She shouted something else—could have been an order, could have been a curse—and ran.

I blinked in the sudden darkness and blindly turned toward the faded gray smudge that I hoped led to sunlight. “Rena?” I called. No answer but receding footsteps, and the heavy dampness of fog. I fumbled my way to the door, trying to focus.

A white, faceless figure loomed out of the darkness at me, and I yelped before realizing that it was the other door, now hanging open. Some kids had painted a silhouette on it, doubtless for the purpose of scaring the crap out of people like me. Great; I’d find them and kick their asses for it, but right now I had to follow Rena.

Up that set of stairs, then, baseball bat banging against the wall as I ran. The stairs ended on a landing that split into several different rooms, all dark and featureless as far as my light-deprived eyes could tell. I swore under my breath, searching for Rena’s scent. There; mingling with fresh air, through the room on my right, again following that same concrete regularity. Barracks, I thought, or some other army establishment. Only there wasn’t room for any of that on Georges Island. We’d made it to another island entirely. For a fraction of a second I remembered that
flash of Colin, back when his hand was whole, dragging his boat onto a gravelly shore under a heavy, ugly sky.

I started to follow Rena’s scent, then froze as the first real sound made its way through the ringing in my ears: a splintering crack as the flashlight shattered somewhere. “Rena!” I yelled, and Rena answered me with an inarticulate cry—followed by gunshots.

I stumbled, landed on a tangle of bottles, one of which cracked and slid along my calf in a thin line of pain, and clawed my way back up the wall. Fresh air, there was air in front of me, and wasn’t it just barely lighter out there?

Another gunshot sounded, followed by a quick succession of them, their echo somehow flatter now. “Rena!” I shouted again, and thought I heard a faint curse in return. I emerged into open air, onto hard-packed earth pocked with stones. Mist curled about me, masking any sight of this new island, revealing shadows of branches, walls, other buildings that might have been wholly nonexistent or might have been part of this army site. Rena’s scent was close, but now there was another scent, one I knew too well. Fresh blood.

With the scent came a voice, cool and amused. “Is that her name?” Dina said from somewhere above me, and I could almost see the smile as she spoke.

“Dina!” I turned in place, but she only laughed—above me, on some kind of terrace. I climbed another set of crumbling stairs, then paused, trying to see where she was, where I could go from here. The roar of the ocean was close, and I could see the long branches of dead scrub clinging to the embankment. Below me was an open green, about fifteen feet down, hidden and revealed in turns by the billowing fog. For a second I thought I saw Rena, or at least someone, on the green below, but the mists blew over her, hiding her again. “Dina!” I yelled, and heard a chuckle behind me—no, to my left—

“Call me all you like, you have no claim on me.”

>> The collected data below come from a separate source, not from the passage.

`src/rtl/a2h_pkg.sv`:
```
// Shared types, codes and constant tables of the printer-byte to HTML encoder.
// Used by the front end, the job queue, the back end and the top level.
package a2h_pkg;

	localparam logic [7:0] EOL_CODE = 8'd155;
	localparam logic [7:0] PUA_HIGH = 8'hE0;

	localparam logic [1:0] PFX_NONE  = 2'd0;
	localparam logic [1:0] PFX_OPEN  = 2'd1;
	localparam logic [1:0] PFX_CLOSE = 2'd2;

	localparam logic [1:0] KIND_RAW    = 2'd0;
	localparam logic [1:0] KIND_ENTITY = 2'd1;
	localparam logic [1:0] KIND_CRLF   = 2'd2;

	localparam logic [4:0] OPEN_LEN  = 5'd17;
	localparam logic [4:0] CLOSE_LEN = 5'd7;

	typedef struct packed {
		logic [1:0]  prefix;
		logic [1:0]  kind;
		logic [2:0]  ndig;
		logic [15:0] value;
	} job_t;

	function automatic logic [15:0] glyph_rom(input logic [6:0] idx);
		logic [15:0] g;
		case (idx)
			7'd0: g = 16'd9829;    7'd1: g = 16'd9500;    7'd2: g = 16'd9621;
			7'd3: g = 16'd9496;    7'd4: g = 16'd9508;    7'd5: g = 16'd9488;
			7'd6: g = 16'd9585;    7'd7: g = 16'd9586;    7'd8: g = 16'd9698;
			7'd9: g = 16'd9623;    7'd10: g = 16'd9699;   7'd11: g = 16'd9629;
			7'd12: g = 16'd9624;   7'd13: g = 16'd9620;   7'd14: g = 16'd9601;
			7'd15: g = 16'd9622;   7'd16: g = 16'd9827;   7'd17: g = 16'd9484;
			7'd18: g = 16'd9472;   7'd19: g = 16'd9532;   7'd20: g = 16'd11044;
			7'd21: g = 16'd9604;   7'd22: g = 16'd9615;   7'd23: g = 16'd9516;
			7'd24: g = 16'd9524;   7'd25: g = 16'd9612;   7'd26: g = 16'd9492;
			7'd27: g = 16'd8455;   7'd28: g = 16'd8593;   7'd29: g = 16'd8595;
			7'd30: g = 16'd8592;   7'd31: g = 16'd8594;   7'd38: g = 16'd38;
			7'd60: g = 16'd60;     7'd62: g = 16'd62;     7'd96: g = 16'd9830;
			7'd123: g = 16'd9824;  7'd124: g = 16'd9475;  7'd125: g = 16'd8598;
			7'd126: g = 16'd9658;  7'd127: g = 16'd9668;
			default: g = 16'd0;
		endcase
		return g;
	endfunction

	function automatic logic [2:0] hex_digits(input logic [15:0] v);
		logic [2:0] n;
		if (v[15:12] != 4'd0) begin
			n = 3'd4;
		end else if (v[11:8] != 4'd0) begin
			n = 3'd3;
		end else if (v[7:4] != 4'd0) begin
			n = 3'd2;
		end else begin
			n = 3'd1;
		end
		return n;
	endfunction

	function automatic logic [7:0] hex_char(input logic [3:0] d);
		logic [7:0] ch;
		if (d < 4'd10) begin
			ch = 8'h30 + {4'd0, d};
		end else begin
			ch = 8'h57 + {4'd0, d};
		end
		return ch;
	endfunction

	function automatic logic [7:0] open_text(input logic [4:0] idx);
		logic [7:0] ch;
		case (idx)
			5'd0: ch = "<";   5'd1: ch = "s";   5'd2: ch = "p";   5'd3: ch = "a";
			5'd4: ch = "n";   5'd5: ch = " ";   5'd6: ch = "c";   5'd7: ch = "l";
			5'd8: ch = "a";   5'd9: ch = "s";   5'd10: ch = "s";  5'd11: ch = "=";
			5'd12: ch = 8'h22; 5'd13: ch = "i"; 5'd14: ch = "v";  5'd15: ch = 8'h22;
			5'd16: ch = ">";
			default: ch = 8'h00;
		endcase
		return ch;
	endfunction

	function automatic logic [7:0] close_text(input logic [2:0] idx);
		logic [7:0] ch;
		case (idx)
			3'd0: ch = "<";   3'd1: ch = "/";   3'd2: ch = "s";   3'd3: ch = "p";
			3'd4: ch = "a";   3'd5: ch = "n";   3'd6: ch = ">";
			default: ch = 8'h00;
		endcase
		return ch;
	endfunction

endpackage

```
`src/rtl/a2h_front.sv`:
```
// Front end: accepts input bytes, tracks span and skip state, classifies each
// byte into a job descriptor for the queue. Depends on a2h_pkg.
module a2h_front
	import a2h_pkg::*;
(
	input  logic       clk,
	input  logic       arst_n,
	input  logic       font_mode,
	input  logic       in_valid,
	output logic       in_ready,
	input  logic [7:0] char_code,
	input  logic       buffer_end,
	input  logic       q_full,
	output logic       q_push,
	output job_t       q_job
);

	logic       skip_q;
	logic       inv_q;
	logic       skip_d;
	logic       inv_d;
	logic       has_job;
	logic       accept;
	logic [6:0] low7;
	logic [15:0] glyph;

	assign in_ready = !q_full;
	assign accept   = in_valid && in_ready;
	assign low7     = char_code[6:0];
	assign glyph    = glyph_rom(low7);

	always_comb begin
		skip_d        = skip_q;
		inv_d         = inv_q;
		has_job       = 1'b1;
		q_job.prefix  = PFX_NONE;
		q_job.kind    = KIND_RAW;
		q_job.value   = {8'd0, char_code};
		if (skip_q) begin
			has_job = 1'b0;
			if (buffer_end) begin
				skip_d = 1'b0;
			end
		end else if (char_code == EOL_CODE) begin
			q_job.prefix = inv_q ? PFX_CLOSE : PFX_NONE;
			inv_d        = 1'b0;
			q_job.kind   = KIND_CRLF;
			skip_d       = !buffer_end;
		end else if (font_mode) begin
			if (char_code >= 8'd32 && char_code <= 8'd122 && char_code != 8'd96) begin
				if (glyph != 16'd0) begin
					q_job.kind  = KIND_ENTITY;
					q_job.value = glyph;
				end
			end else begin
				q_job.kind  = KIND_ENTITY;
				q_job.value = {PUA_HIGH, char_code};
			end
		end else begin
			if (char_code[7]) begin
				q_job.prefix = inv_q ? PFX_NONE : PFX_OPEN;
				inv_d        = 1'b1;
			end else begin
				q_job.prefix = inv_q ? PFX_CLOSE : PFX_NONE;
				inv_d        = 1'b0;
			end
			if (glyph != 16'd0) begin
				q_job.kind  = KIND_ENTITY;
				q_job.value = glyph;
			end else begin
				q_job.value = {9'd0, low7};
			end
		end
		q_job.ndig = hex_digits(q_job.value);
	end

	assign q_push = accept && has_job;

	always_ff @(posedge clk or negedge arst_n) begin
		if (!arst_n) begin
			skip_q <= 1'b0;
			inv_q  <= 1'b0;
		end else if (accept) begin
			skip_q <= skip_d;
			inv_q  <= inv_d;
		end
	end

endmodule

```
`src/rtl/a2h_queue.sv`:
```
// Short job queue between front end and back end, built from registers.
// Depends on a2h_pkg for the job descriptor type.
module a2h_queue
	import a2h_pkg::*;
#(
	parameter int DEPTH = 2
) (
	input  logic clk,
	input  logic arst_n,
	input  logic push,
	input  job_t push_job,
	input  logic pop,
	output logic full,
	output logic head_valid,
	output job_t head_job
);

	localparam int AW = (DEPTH > 1) ? $clog2(DEPTH) : 1;
	localparam int CW = $clog2(DEPTH + 1);

	job_t          slot_q [DEPTH];
	logic [AW-1:0] wr_ptr_q;
	logic [AW-1:0] rd_ptr_q;
	logic [CW-1:0] count_q;

	assign full       = (count_q == CW'(DEPTH));
	assign head_valid = (count_q != '0);
	assign head_job   = slot_q[rd_ptr_q];

	always_ff @(posedge clk) begin
		if (push) begin
			slot_q[wr_ptr_q] <= push_job;
		end
	end

	always_ff @(posedge clk or negedge arst_n) begin
		if (!arst_n) begin
			wr_ptr_q <= '0;
			rd_ptr_q <= '0;
			count_q  <= '0;
		end else begin
			if (push) begin
				wr_ptr_q <= (wr_ptr_q == AW'(DEPTH - 1)) ? '0 : wr_ptr_q + 1'b1;
			end
			if (pop) begin
				rd_ptr_q <= (rd_ptr_q == AW'(DEPTH - 1)) ? '0 : rd_ptr_q + 1'b1;
			end
			if (push && !pop) begin
				count_q <= count_q + 1'b1;
			end else if (pop && !push) begin
				count_q <= count_q - 1'b1;
			end
		end
	end

endmodule

```
`src/rtl/a2h_back.sv`:
```
// Back end: expands the job at the queue head into HTML bytes, one per cycle
// unless the output is stalled, into an output register. Depends on a2h_pkg.
module a2h_back
	import a2h_pkg::*;
(
	input  logic       clk,
	input  logic       arst_n,
	input  logic       head_valid,
	input  job_t       head_job,
	output logic       pop,
	output logic       out_valid,
	input  logic       out_ready,
	output logic [7:0] out_byte,
	output logic       out_last
);

	localparam logic PH_PRE  = 1'b0;
	localparam logic PH_BODY = 1'b1;

	logic       phase_q;
	logic [4:0] idx_q;
	logic       valid_q;
	logic [7:0] byte_q;
	logic       last_q;

	logic       advance;
	logic       in_pre;
	logic       pre_end;
	logic       body_end;
	logic [2:0] j;
	logic [2:0] pos;
	logic [3:0] nib;
	logic [7:0] next_byte;

	assign advance = head_valid && (!valid_q || out_ready);
	assign in_pre  = (phase_q == PH_PRE) && (head_job.prefix != PFX_NONE);
	assign j       = idx_q[2:0];
	assign pos     = 3'(head_job.ndig + 3'd2 - j);

	always_comb begin
		case (pos[1:0])
			2'd0: nib = head_job.value[3:0];
			2'd1: nib = head_job.value[7:4];
			2'd2: nib = head_job.value[11:8];
			default: nib = head_job.value[15:12];
		endcase
	end

	always_comb begin
		pre_end   = 1'b0;
		body_end  = 1'b0;
		next_byte = head_job.value[7:0];
		if (in_pre) begin
			if (head_job.prefix == PFX_OPEN) begin
				next_byte = open_text(idx_q);
				pre_end   = (idx_q == OPEN_LEN - 5'd1);
			end else begin
				next_byte = close_text(idx_q[2:0]);
				pre_end   = (idx_q == CLOSE_LEN - 5'd1);
			end
		end else begin
			case (head_job.kind)
				KIND_CRLF: begin
					next_byte = (j == 3'd0) ? 8'd13 : 8'd10;
					body_end  = (j == 3'd1);
				end
				KIND_ENTITY: begin
					if (j == 3'd0) begin
						next_byte = "&";
					end else if (j == 3'd1) begin
						next_byte = "#";
					end else if (j == 3'd2) begin
						next_byte = "x";
					end else if (j < head_job.ndig + 3'd3) begin
						next_byte = hex_char(nib);
					end else begin
						next_byte = ";";
						body_end  = 1'b1;
					end
				end
				default: begin
					next_byte = head_job.value[7:0];
					body_end  = 1'b1;
				end
			endcase
		end
	end

	assign pop       = advance && !in_pre && body_end;
	assign out_valid = valid_q;
	assign out_byte  = byte_q;
	assign out_last  = last_q;

	always_ff @(posedge clk) begin
		if (advance) begin
			byte_q <= next_byte;
			last_q <= !in_pre && body_end;
		end
	end

	always_ff @(posedge clk or negedge arst_n) begin
		if (!arst_n) begin
			phase_q <= PH_PRE;
			idx_q   <= '0;
			valid_q <= 1'b0;
		end else begin
			if (advance) begin
				valid_q <= 1'b1;
				if (in_pre) begin
					if (pre_end) begin
						phase_q <= PH_BODY;
						idx_q   <= '0;
					end else begin
						idx_q <= idx_q + 5'd1;
					end
				end else if (body_end) begin
					phase_q <= PH_PRE;
					idx_q   <= '0;
				end else begin
					idx_q <= idx_q + 5'd1;
				end
			end else if (out_ready) begin
				valid_q <= 1'b0;
			end
		end
	end

endmodule

```
`src/rtl/atascii_to_html_encoder_core.sv`:
```
// Top level of the printer-byte to HTML encoder: mode register, front end,
// job queue and back end. Depends on a2h_pkg, a2h_front, a2h_queue, a2h_back.
//
// Input requests arrive on the s_ stream: s_tdata carries one printer byte and
// s_tlast marks the last byte of a print buffer. HTML text leaves on the m_
// stream one byte per transfer, with m_tlast on the final byte caused by an
// input byte. Bytes dropped after an end of line, up to the buffer end, cause
// no output. The APB port holds the font mode bit at address 0.
// The front end takes one request per cycle while the job queue has room.
// The back end emits one byte per cycle while the receiver takes them; a raw
// byte yields 1 output byte, an entity 5 to 8, a span opener plus entity up
// to 25. The first output byte passes through the job queue and then the
// output register before it is presented. A stalled receiver holds the output
// register; the queue then fills and s_tready drops. Reset clears the mode,
// the span and skip state, the queue and the output valid flag.
module atascii_to_html_encoder_core
	import a2h_pkg::*;
#(
	parameter int QUEUE_DEPTH = 2
) (
	input  logic        clk,
	input  logic        arst_n,
	input  logic        s_tvalid,
	output logic        s_tready,
	input  logic [7:0]  s_tdata,   // [7:0] char_code
	input  logic        s_tlast,
	output logic        m_tvalid,
	input  logic        m_tready,
	output logic [7:0]  m_tdata,   // [7:0] html_byte
	output logic        m_tlast,
	input  logic        psel,
	input  logic        penable,
	input  logic        pwrite,
	input  logic [2:0]  paddr,
	input  logic [31:0] pwdata,
	output logic [31:0] prdata,
	output logic        pready
);

	logic font_mode_q;
	logic q_full;
	logic q_push;
	logic q_pop;
	logic q_valid;
	job_t push_job;
	job_t head_job;

	assign pready = 1'b1;
	assign prdata = (paddr[2] == 1'b0) ? {31'd0, font_mode_q} : 32'd0;

	always_ff @(posedge clk or negedge arst_n) begin
		if (!arst_n) begin
			font_mode_q <= 1'b0;
		end else if (psel && penable && pwrite && pready && paddr[2] == 1'b0) begin
			font_mode_q <= pwdata[0];
		end
	end

	a2h_front u_front (
		.clk        (clk),
		.arst_n     (arst_n),
		.font_mode  (font_mode_q),
		.in_valid   (s_tvalid),
		.in_ready   (s_tready),
		.char_code  (s_tdata),
		.buffer_end (s_tlast),
		.q_full     (q_full),
		.q_push     (q_push),
		.q_job      (push_job)
	);

	a2h_queue #(
		.DEPTH (QUEUE_DEPTH)
	) u_queue (
		.clk        (clk),
		.arst_n     (arst_n),
		.push       (q_push),
		.push_job   (push_job),
		.pop        (q_pop),
		.full       (q_full),
		.head_valid (q_valid),
		.head_job   (head_job)
	);

	a2h_back u_back (
		.clk        (clk),
		.arst_n     (arst_n),
		.head_valid (q_valid),
		.head_job   (head_job),
		.pop        (q_pop),
		.out_valid  (m_tvalid),
		.out_ready  (m_tready),
		.out_byte   (m_tdata),
		.out_last   (m_tlast)
	);

	assert property (@(posedge clk) disable iff (!arst_n) q_push |-> !q_full)
		else $error("Job pushed into a full queue.");

	assert property (@(posedge clk) disable iff (!arst_n) q_pop |-> q_valid)
		else $error("Job popped from an empty queue.");

	assert property (@(posedge clk) disable iff (!arst_n) q_pop |=> (m_tvalid && m_tlast))
		else $error("Finished job did not end with a final output byte.");

endmodule
```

“No claim? I brought back your damn sunstone!”

She laughed. “And I should pay
you
for
my
property? My eye, long gone and tainted by time away from the salt? Be glad I don’t act as your idiot hunters did and take it out of your hide.”

My breath whistled between my teeth. Too trusting, Evie. Too trusting by far.

Some things in the undercurrent are too single-minded to be of much danger. But if they’re too human, if they’re too close, they get corrupted. I thought of the Morrigan, tainted by the vulnerability she’d used to get close to me, of Patrick and the Horn of the Wild Hunt, and of the sunstone, so long away from Dina, so long in the care of humans … Dina had been corrupted long since.

“But I did promise no harm to you or yours,” she went on. “So I suggest you leave. I have matters to attend to, and you, you have someone in need of help.”

She was ahead of me and to the left. Two steps. “Rena will be all right,” I said, tossing the words off as if they were less than the prayer I made them.

“Really? But you should see—”

I whirled and slammed the bat into the mist—too late. A shape, human but shrouded, vanished into an empty arch.

“You should see what she feared,” she continued. “Really, I didn’t think she had the imagination for it—then again, I didn’t think you’d have your particular trigger—”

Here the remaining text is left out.